The ontogeny of the enzyme systems for the 5'- and 5-deiodination of thyroid hormones in chick embryo liver.

In the chick embryo liver, generation of T3 from T4 by 5'-deiodinating (5'D) systems is reported to be minimal until just before hatching, which occurs on day 21 of incubation. Studies were, therefore, performed to determine whether this is due to the absence of a 5'D system until late in development or to the presence of an active 5-deiodinating (5D) system capable of converting T4 to rT3 and T3 to 3,3'-diiodothyronine. Studies were performed in microsomes of liver from 15 to 21-day-old chick embryos. T3 was formed from T4 in microsomes from embryos at all stages studied provided that the substrate concentration was at least 5 X 10(-8) M. However, T4 could not be employed for studying changes in 5'D activity because the T3 formed underwent further degradation, and the T4 was also metabolized by 5D systems. rT3 was used instead, since its metabolism was less complex than that of T4, and Eadie-Hofstee plots of kinetic data were linear.
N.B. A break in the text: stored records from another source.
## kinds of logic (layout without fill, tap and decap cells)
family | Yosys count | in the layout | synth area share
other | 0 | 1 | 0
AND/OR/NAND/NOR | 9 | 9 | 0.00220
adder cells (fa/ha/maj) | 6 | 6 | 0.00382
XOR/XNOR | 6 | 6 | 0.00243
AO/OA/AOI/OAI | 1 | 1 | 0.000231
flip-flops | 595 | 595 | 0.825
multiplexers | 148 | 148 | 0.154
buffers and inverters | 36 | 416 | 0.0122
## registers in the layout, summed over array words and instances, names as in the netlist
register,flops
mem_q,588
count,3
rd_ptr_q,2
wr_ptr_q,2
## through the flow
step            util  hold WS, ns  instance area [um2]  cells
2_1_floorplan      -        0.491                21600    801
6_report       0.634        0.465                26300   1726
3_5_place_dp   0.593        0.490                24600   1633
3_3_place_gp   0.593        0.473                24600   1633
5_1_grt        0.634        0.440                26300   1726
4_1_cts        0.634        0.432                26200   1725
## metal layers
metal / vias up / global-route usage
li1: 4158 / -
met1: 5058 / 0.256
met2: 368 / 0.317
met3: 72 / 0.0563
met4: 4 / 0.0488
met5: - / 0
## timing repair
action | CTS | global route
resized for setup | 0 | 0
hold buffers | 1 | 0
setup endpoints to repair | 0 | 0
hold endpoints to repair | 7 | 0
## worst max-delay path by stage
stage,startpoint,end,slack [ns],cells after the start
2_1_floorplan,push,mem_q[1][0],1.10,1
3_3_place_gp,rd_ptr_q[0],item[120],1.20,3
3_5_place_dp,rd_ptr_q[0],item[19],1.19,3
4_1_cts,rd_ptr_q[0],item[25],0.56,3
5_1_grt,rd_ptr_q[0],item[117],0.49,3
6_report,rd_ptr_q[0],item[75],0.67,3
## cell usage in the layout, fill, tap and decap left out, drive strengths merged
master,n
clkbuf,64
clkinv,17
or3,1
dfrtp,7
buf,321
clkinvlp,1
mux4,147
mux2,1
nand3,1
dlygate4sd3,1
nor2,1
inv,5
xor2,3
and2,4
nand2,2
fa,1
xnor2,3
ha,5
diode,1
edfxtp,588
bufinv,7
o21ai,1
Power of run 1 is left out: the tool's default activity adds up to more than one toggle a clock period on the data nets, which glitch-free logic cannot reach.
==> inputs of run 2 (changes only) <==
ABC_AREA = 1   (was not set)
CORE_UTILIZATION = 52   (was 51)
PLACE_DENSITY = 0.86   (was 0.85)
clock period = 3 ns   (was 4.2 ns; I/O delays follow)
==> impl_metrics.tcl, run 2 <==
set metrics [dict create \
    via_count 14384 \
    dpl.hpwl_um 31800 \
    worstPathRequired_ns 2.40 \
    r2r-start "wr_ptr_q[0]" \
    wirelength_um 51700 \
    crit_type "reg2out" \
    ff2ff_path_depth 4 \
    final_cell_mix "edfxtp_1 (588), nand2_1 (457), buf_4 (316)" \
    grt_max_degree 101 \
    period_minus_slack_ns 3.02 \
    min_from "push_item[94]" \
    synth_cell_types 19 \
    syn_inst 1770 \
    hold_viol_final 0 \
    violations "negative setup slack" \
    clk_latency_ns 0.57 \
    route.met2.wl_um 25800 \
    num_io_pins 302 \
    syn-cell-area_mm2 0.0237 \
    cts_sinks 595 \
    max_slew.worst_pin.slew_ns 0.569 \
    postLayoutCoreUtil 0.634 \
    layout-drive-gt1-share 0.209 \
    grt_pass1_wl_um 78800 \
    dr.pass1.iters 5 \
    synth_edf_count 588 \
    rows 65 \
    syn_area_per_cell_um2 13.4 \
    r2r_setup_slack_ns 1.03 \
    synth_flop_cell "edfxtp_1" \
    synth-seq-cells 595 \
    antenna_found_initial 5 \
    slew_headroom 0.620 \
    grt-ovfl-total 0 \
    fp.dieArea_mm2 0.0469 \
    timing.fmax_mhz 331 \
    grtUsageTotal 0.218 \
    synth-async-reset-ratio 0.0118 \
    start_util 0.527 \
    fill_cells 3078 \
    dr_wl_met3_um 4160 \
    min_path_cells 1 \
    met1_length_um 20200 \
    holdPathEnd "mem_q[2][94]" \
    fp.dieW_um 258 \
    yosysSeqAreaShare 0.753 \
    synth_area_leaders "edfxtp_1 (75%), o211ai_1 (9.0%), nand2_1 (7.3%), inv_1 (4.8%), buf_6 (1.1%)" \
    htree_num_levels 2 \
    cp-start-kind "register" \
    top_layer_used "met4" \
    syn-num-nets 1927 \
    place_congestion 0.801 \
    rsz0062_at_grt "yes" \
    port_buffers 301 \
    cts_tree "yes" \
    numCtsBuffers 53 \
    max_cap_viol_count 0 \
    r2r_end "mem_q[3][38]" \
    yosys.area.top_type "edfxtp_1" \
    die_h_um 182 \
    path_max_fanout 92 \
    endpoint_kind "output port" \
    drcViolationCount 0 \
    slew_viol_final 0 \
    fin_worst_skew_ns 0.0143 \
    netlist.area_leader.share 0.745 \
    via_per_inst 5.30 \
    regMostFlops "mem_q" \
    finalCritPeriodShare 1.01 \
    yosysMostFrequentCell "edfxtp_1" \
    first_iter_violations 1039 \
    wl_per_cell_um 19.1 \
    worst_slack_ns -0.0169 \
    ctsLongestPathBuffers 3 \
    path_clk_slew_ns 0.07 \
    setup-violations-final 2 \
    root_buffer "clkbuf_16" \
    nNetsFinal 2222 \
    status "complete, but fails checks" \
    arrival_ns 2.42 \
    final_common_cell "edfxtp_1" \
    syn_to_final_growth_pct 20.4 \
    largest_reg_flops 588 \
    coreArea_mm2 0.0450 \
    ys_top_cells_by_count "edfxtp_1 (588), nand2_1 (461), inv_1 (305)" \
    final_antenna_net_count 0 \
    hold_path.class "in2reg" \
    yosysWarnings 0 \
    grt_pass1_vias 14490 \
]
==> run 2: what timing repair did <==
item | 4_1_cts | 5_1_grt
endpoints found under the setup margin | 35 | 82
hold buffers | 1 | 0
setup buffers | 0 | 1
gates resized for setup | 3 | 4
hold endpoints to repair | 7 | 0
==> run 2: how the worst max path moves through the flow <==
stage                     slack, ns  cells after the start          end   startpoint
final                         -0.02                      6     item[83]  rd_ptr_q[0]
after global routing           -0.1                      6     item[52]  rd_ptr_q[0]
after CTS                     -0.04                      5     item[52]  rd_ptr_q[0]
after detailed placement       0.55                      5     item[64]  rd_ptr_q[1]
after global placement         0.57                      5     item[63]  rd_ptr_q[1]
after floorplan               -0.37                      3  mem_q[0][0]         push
### src/sv/multi_box_bilinear_table_interp_top_defines.svh
// ----------------------------------------------------------------------------
// multi_box_bilinear_table_interp_top_defines
// assertion macros shared by the interpolator rtl
// ----------------------------------------------------------------------------
`ifndef MULTI_BOX_BILINEAR_TABLE_INTERP_TOP_DEFINES_SVH
`define MULTI_BOX_BILINEAR_TABLE_INTERP_TOP_DEFINES_SVH

`ifndef ASSERT_OFF
`define MBBTI_ASSERT_IMPL(lbl, clk, rst_n, ante, cons) \
  lbl: assert property (@(posedge clk) disable iff (!rst_n) (ante) |-> (cons)) \
    else $error("assertion failed");
`define MBBTI_ASSERT_NEXT(lbl, clk, rst_n, ante, cons) \
  lbl: assert property (@(posedge clk) disable iff (!rst_n) (ante) |=> (cons)) \
    else $error("assertion failed");
`else
`define MBBTI_ASSERT_IMPL(lbl, clk, rst_n, ante, cons)
`define MBBTI_ASSERT_NEXT(lbl, clk, rst_n, ante, cons)
`endif

`endif

### src/sv/mbbti_pkg.sv
// ----------------------------------------------------------------------------
// mbbti_pkg
// shared types and constants of the multi-box bilinear interpolator
// ----------------------------------------------------------------------------
package mbbti_pkg;

  localparam int MAX_BOXES     = 8;
  localparam int WORDS_PER_BOX = 6;
  localparam int SAMPLE_DEPTH  = 65536;

  localparam int DESC_DEPTH = MAX_BOXES * WORDS_PER_BOX;
  localparam int DESC_AW    = $clog2(DESC_DEPTH);
  localparam int SAMPLE_AW  = $clog2(SAMPLE_DEPTH);
  localparam int BOX_W      = $clog2(MAX_BOXES + 1);
  localparam int FLD_W      = $clog2(WORDS_PER_BOX);
  localparam int BASE_W     = 50;

  // shared divider: quotient bits, divisor bits, dividend bits
  localparam int DIV_QW = 34;
  localparam int DIV_DW = 33;
  localparam int DIV_NW = DIV_DW + DIV_QW - 1;
  localparam int DIV_CW = $clog2(DIV_QW);

  typedef logic [1:0] action_t;
  localparam action_t ACT_DESC   = 2'd0;
  localparam action_t ACT_SAMPLE = 2'd1;
  localparam action_t ACT_QUERY  = 2'd2;

  // register select, taken from paddr bit 2
  localparam logic REG_SCAN_ORDER = 1'b0;

  typedef enum logic [1:0] {
    STS_OK, STS_X_OUT, STS_Y_OUT, STS_ADDR
  } status_e;

  typedef struct packed {
    logic [1:0]         action;
    logic [15:0]        address;
    logic signed [31:0] write_value;
    logic signed [31:0] x_coord;
    logic signed [31:0] y_coord;
  } in_item_t;

  typedef struct packed {
    logic signed [31:0] interp_value;
    status_e            status;
  } out_item_t;

  typedef enum logic [4:0] {
    ST_IDLE, ST_FETCH, ST_MULX, ST_MULY, ST_MULB, ST_TEST, ST_RANGE,
    ST_DIVX, ST_DIVX_W, ST_DIVY, ST_DIVY_W, ST_AMUL, ST_ASUM, ST_ACHK,
    ST_SFETCH, ST_BMUL_A, ST_BMUL_B, ST_BDIV, ST_BDIV_W, ST_EMIT
  } state_e;

  typedef enum logic [4:0] {
    OP_NOP, OP_START, OP_FETCH, OP_MULX, OP_MULY, OP_MULB, OP_TEST,
    OP_DIVX, OP_TAKEX, OP_DIVY, OP_TAKEY, OP_AMUL, OP_ASUM, OP_SFETCH,
    OP_BMUL_A, OP_BMUL_B, OP_BDIV, OP_BTAKE
  } op_e;

  typedef enum logic [1:0] {
    BL_R1, BL_R2, BL_P
  } blend_e;

  typedef struct packed {
    op_e     op;
    blend_e  sel;
    logic    load;
    status_e code;
  } cmd_t;

  typedef struct packed {
    logic n_zero;
    logic fld_last;
    logic hit;
    logic last_box;
    logic x_out;
    logic y_out;
    logic div_busy;
    logic a_bad;
    logic s_last;
  } sts_t;

endpackage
Development was associated with a more than 2-fold increase in the maximum velocity of 5'D activity; there was no change in Km. 5D activity, which was studied using T3 as substrate, also exhibited linear reaction kinetics. 5D activity was highest on day 15 and decreased by more than 90% during the last 2 days of development due entirely to a decrease in the maximum velocity. Other characteristics of the two enzymes (substrate preference and inhibitor effects) indicate that they are comparable to the type I and III deiodinases found in mammalian systems. It is concluded that the failure to observe T3 generation from T4 in the developing chick until close to hatching, when substrate concentrations are below 5 X 10(-8) M, is due primarily to the presence of an active deiodinase which rapidly converts T4 and T3 to inactive analogs. It is suggested that the amount of T3 required by the developing embryo is extremely critical and the two enzyme systems act in a coordinated way to protect hepatic T3-sensitive mechanisms from overexposure to T3.